C'était à prévoir, le fiasco était annoncé. C'est pourquoi le choc est venu d'ailleurs. J'ai constaté qu'à la béatification d'el-Béchir assistaient non seulement ses six autres homologues africains, mais aussi des représentants occidentaux, notamment européens. Mais le plus choquant était la présence des délégués de l'ONU, institution qui n'aurait dû assister à la cérémonie que pour y envoyer la police (dont elle ne dispose pas) et arrêter el-Béchir. On ne dialogue pas avec les dictateurs, dit-on, on les renverse !
Fantasmes évidemment, illusions. Pas dans ce monde. La CPI est la première cour pénale internationale permanente destinée à mettre fin à l'impunité des auteurs des crimes les plus graves qui touchent la communauté internationale. Elle siège à La Haye. Dans les années 90, après la fin de la Guerre froide, des tribunaux tels que les tribunaux pénaux internationaux pour l'ex-Yougoslavie et le Rwanda ont été créés pour juger exclusivement les crimes commis pendant une période et un conflit spécifiques. D'où la nécessité d'une cour pénale indépendante et permanente. C'est le 17 juillet 1998 que 120 États ont adopté le Statut de Rome, fondement juridique de la CPI.
Depuis son établissement, ses dix-huit juges n'ont prononcé aucune sentence. Seuls deux procès sont ouverts contre deux chefs de milices congolaises. Jusqu'à ce jour, la Cour a ouvert cinq enquêtes, a émis treize mandats d'arrêt, dont celui contre el-Béchir, mais seuls quatre ont été exécutés.
Actuellement, les 111 Etats parties à la CPI, réunie à Kampala, capitale de l'Ouganda, veulent ajouter à la liste d'accusations déjà prévues (génocide, crimes de guerre, crimes contre l'humanité) le crime d'" agression ". Comme si les autres problèmes étaient déjà épuisés...
Certes, des contacts complaisants entre les pays démocratiques avec les dictatures sont indispensables pour assurer le calme international - et le commerce international. On se souvient de Giscard d'Estaing, acteur dans la scandaleuse farce de l'" empereur " Bokassa (les célèbres diamants); de Présidents des Etats-Unis qui recevaient et choyaient tous les dictateurs sud-américains, sans même évoquer les " chers amis " pétro-cheiks ; Kadhafi qui se promenait sur le tapis rouge à Bruxelles et installait sa tente sacrée là ou il l'entendait.

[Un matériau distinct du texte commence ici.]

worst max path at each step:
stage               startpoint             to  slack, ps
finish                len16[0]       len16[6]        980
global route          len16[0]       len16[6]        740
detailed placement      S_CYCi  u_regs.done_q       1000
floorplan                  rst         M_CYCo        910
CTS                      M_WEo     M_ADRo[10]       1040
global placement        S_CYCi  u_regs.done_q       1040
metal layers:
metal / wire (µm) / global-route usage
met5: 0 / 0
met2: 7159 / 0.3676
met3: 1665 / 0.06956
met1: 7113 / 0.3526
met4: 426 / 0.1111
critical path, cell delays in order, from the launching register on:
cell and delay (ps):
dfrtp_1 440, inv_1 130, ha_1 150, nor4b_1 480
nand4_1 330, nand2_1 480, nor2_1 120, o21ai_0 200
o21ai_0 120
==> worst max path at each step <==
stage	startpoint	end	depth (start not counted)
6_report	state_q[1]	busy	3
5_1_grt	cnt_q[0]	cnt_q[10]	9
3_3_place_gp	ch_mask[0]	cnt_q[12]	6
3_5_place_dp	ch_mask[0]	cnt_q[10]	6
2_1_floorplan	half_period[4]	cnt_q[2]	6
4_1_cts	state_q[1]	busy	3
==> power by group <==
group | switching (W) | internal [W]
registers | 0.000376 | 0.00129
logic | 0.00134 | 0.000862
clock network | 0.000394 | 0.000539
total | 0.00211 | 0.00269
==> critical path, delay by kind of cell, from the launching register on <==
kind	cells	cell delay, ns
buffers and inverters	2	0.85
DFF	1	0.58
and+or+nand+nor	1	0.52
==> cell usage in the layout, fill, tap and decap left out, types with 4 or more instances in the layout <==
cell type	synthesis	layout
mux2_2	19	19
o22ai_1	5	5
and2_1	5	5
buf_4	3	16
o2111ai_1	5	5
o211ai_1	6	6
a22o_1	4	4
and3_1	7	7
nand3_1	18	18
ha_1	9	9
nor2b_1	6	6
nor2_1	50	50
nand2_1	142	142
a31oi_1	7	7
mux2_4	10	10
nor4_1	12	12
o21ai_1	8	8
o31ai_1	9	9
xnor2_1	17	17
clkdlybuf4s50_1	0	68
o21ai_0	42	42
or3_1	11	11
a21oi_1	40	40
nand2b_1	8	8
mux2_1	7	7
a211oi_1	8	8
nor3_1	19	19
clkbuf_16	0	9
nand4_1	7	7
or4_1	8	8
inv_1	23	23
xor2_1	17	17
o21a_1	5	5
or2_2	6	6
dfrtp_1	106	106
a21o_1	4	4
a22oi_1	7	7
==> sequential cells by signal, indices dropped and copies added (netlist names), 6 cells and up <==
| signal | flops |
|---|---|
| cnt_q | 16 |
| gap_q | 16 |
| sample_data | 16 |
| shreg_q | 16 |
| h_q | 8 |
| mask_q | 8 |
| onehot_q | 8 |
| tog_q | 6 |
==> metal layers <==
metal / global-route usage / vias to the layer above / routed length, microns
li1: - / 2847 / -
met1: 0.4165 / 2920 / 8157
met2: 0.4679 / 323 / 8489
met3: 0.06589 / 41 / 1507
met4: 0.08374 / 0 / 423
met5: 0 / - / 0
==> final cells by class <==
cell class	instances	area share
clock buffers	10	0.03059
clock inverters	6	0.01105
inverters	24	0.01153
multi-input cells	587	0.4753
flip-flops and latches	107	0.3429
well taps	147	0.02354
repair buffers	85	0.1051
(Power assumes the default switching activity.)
[src/rtl/mux_out_fifo_bank.sv]
// mux_out_fifo_bank
//   Four-lane output buffer that sits directly after the 4-lane MUX stage.
//   Each MUX output lane feeds its own independent FIFO. Every lane has its
//   own pop/valid read port toward the transaction layer. An aggregate pause
//   flag goes back upstream so the MUX/FSM stops pushing before a lane
//   overflows.
//
//   Build option: FIFO_FWFT_EN
//     defined   -> first-word-fall-through read (head word visible combinationally)
//     undefined -> registered read, 1-cycle latency after an accepted pop
//
// Ports
//   clk                  rising-edge clock
//   reset_L              asynchronous, active-low reset
//   push[3:0]            push[i] writes data_in<i> into lane i
//   data_in0..3          lane write words (MUX Out0..Out3)
//   pop[3:0]             pop[i] reads the head of lane i
//   data_out0..3         lane read words
//   valid_out[3:0]       data_out<i> holds a popped (or head) word
//   empty/full[3:0]      lane count == 0 / == DEPTH
//   almost_empty[3:0]    lane count <= AE_THRESH
//   almost_full[3:0]     lane count >= AF_THRESH
//   pause                OR of almost_full, backpressure to MUX/FSM
//   err[3:0]             sticky overflow/underflow per lane
module mux_out_fifo_bank #(
  parameter int DATA_W    = 10,
  parameter int DEPTH     = 8,
  parameter int ADDR_W    = 3,
  parameter int AF_THRESH = 6,
  parameter int AE_THRESH = 1
) (
  input  logic              clk,
  input  logic              reset_L,
  input  logic [3:0]        push,
  input  logic [DATA_W-1:0] data_in0,
  input  logic [DATA_W-1:0] data_in1,
  input  logic [DATA_W-1:0] data_in2,
  input  logic [DATA_W-1:0] data_in3,
  input  logic [3:0]        pop,
  output logic [DATA_W-1:0] data_out0,
  output logic [DATA_W-1:0] data_out1,
  output logic [DATA_W-1:0] data_out2,
  output logic [DATA_W-1:0] data_out3,
  output logic [3:0]        valid_out,
  output logic [3:0]        empty,
  output logic [3:0]        full,
  output logic [3:0]        almost_empty,
  output logic [3:0]        almost_full,
  output logic              pause,
  output logic [3:0]        err
);

  localparam logic [ADDR_W:0] LP_DEPTH = (ADDR_W+1)'(DEPTH);
  localparam logic [ADDR_W:0] LP_AF    = (ADDR_W+1)'(AF_THRESH);
  localparam logic [ADDR_W:0] LP_AE    = (ADDR_W+1)'(AE_THRESH);
  localparam logic [ADDR_W:0] LP_ONE   = (ADDR_W+1)'(1);

  logic [DATA_W-1:0] w_din  [4];
  logic [DATA_W-1:0] w_dout [4];

  assign w_din[0] = data_in0;
  assign w_din[1] = data_in1;
  assign w_din[2] = data_in2;
  assign w_din[3] = data_in3;

  assign data_out0 = w_dout[0];
  assign data_out1 = w_dout[1];
  assign data_out2 = w_dout[2];
  assign data_out3 = w_dout[3];

  for (genvar g = 0; g < 4; g++) begin : g_lane
    logic [DATA_W-1:0] r_mem [DEPTH];
    logic [ADDR_W-1:0] r_wr_ptr;
    logic [ADDR_W-1:0] r_rd_ptr;
    logic [ADDR_W:0]   r_count;
    logic              r_err;
    logic              w_empty;
    logic              w_full;
    logic              w_pop_acc;
    logic              w_push_acc;

    assign w_empty    = (r_count == '0);
    assign w_full     = (r_count == LP_DEPTH);
    assign w_pop_acc  = pop[g] && !w_empty;
    // A full lane still takes a push when the head leaves in the same cycle.
    assign w_push_acc = push[g] && (!w_full || w_pop_acc);

    // Storage carries no reset; contents are meaningless until written.
    always_ff @(posedge clk) begin
      if (w_push_acc) begin
        r_mem[r_wr_ptr] <= w_din[g];
      end
    end

    always_ff @(posedge clk or negedge reset_L) begin
      if (!reset_L) begin
        r_wr_ptr <= '0;
        r_rd_ptr <= '0;
        r_count  <= '0;
        r_err    <= 1'b0;
      end else begin
        if (w_push_acc) r_wr_ptr <= r_wr_ptr + 1'b1;
        if (w_pop_acc)  r_rd_ptr <= r_rd_ptr + 1'b1;
        case ({w_push_acc, w_pop_acc})
          2'b10:   r_count <= r_count + LP_ONE;
          2'b01:   r_count <= r_count - LP_ONE;
          default: r_count <= r_count;
        endcase
        if ((push[g] && !w_push_acc) || (pop[g] && !w_pop_acc)) begin
          r_err <= 1'b1;
        end
      end
    end

`ifdef FIFO_FWFT_EN
    // Head word is presented while the lane holds data; forced to zero when
    // empty so the output never exposes unwritten storage.
    assign w_dout[g]    = w_empty ? '0 : r_mem[r_rd_ptr];
    assign valid_out[g] = !w_empty;
`else
    logic [DATA_W-1:0] r_dout;
    logic              r_valid;

    always_ff @(posedge clk or negedge reset_L) begin
      if (!reset_L) begin
        r_dout  <= '0;
        r_valid <= 1'b0;
      end else begin
        r_valid <= w_pop_acc;
        if (w_pop_acc) r_dout <= r_mem[r_rd_ptr];
      end
    end

    assign w_dout[g]    = r_dout;
    assign valid_out[g] = r_valid;
`endif

    assign empty[g]        = w_empty;
    assign full[g]         = w_full;
    assign almost_empty[g] = (r_count <= LP_AE);
    assign almost_full[g]  = (r_count >= LP_AF);
    assign err[g]          = r_err;
  end

  // Flags come from the registered count, so pause rises the cycle after a
  // lane reaches AF_THRESH, leaving DEPTH-AF_THRESH slots for in-flight words.
  assign pause = |almost_full;

endmodule
`config.mk`:
```
export PLATFORM = sky130hd
export DESIGN_NAME = display_sched
export DESIGN_NICKNAME = d
export VERILOG_FILES = /design/src/rtl/display_pkg.sv /design/src/rtl/digit_blanker.sv /design/src/rtl/display_sched.sv
export SDC_FILE = /design/constraint.sdc
export NUM_CORES = 1
export LEC_CHECK = 0
export CORE_MARGIN = 2
export CORE_UTILIZATION = 53
export CTS_CLUSTER_SIZE = 40
export DETAILED_ROUTE_END_ITERATION = 10
export PLACE_DENSITY = 0.87
export REMOVE_ABC_BUFFERS = 1
export SETUP_SLACK_MARGIN = 0.1
export SYNTH_ARGS = -nofsm -noshare
export SYNTH_HDL_FRONTEND = slang
export SYNTH_HIERARCHICAL = 1
export SYNTH_SLANG_ARGS = --single-unit
```
`constraint.sdc`:
```
create_clock -name clk -period 4.68 [get_ports clk]
set_clock_uncertainty 0.05 [all_clocks]
set_input_delay 0.468 -clock clk [delete_from_list [all_inputs] [get_ports clk]]
set_output_delay 0.468 -clock clk [all_outputs]
set_load 0.01 [all_outputs]
```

Certes, la stratégie " soft " est parfois le prix d'une politique prudente et profitable à beaucoup de monde. Comme lors d'échanges (officiellement contestés) d'un assassin iranien détenu en France contre une jeune Française otage des ayatollahs, ou du terroriste libyen, responsable de la mort de 250 passagers d'un avion de la PanAm contre 17 infirmières bulgares, otages elles aussi du leader  libyen.
Mais la présence de l'ONU à la consécration d'el-Béchir, personnage qu'un Tribunal international qu'elle soutient poursuit afin de le juger pour crimes de guerre, c'est en deçà du " soft ", c'est de l'humiliation. C'est une insulte à l'égard des victimes du Darfour.
La Realpolitik est un outil incontournable de la diplomatie mondiale, c'est la " fragile résultante " de ses résultats matériels et de ses coûts moraux. Hélas, cela se passe toujours aux frais de la morale. Dans le cas d'el-Béchir et de Teodoro Obiang, ces frais sont beaucoup trop élevés.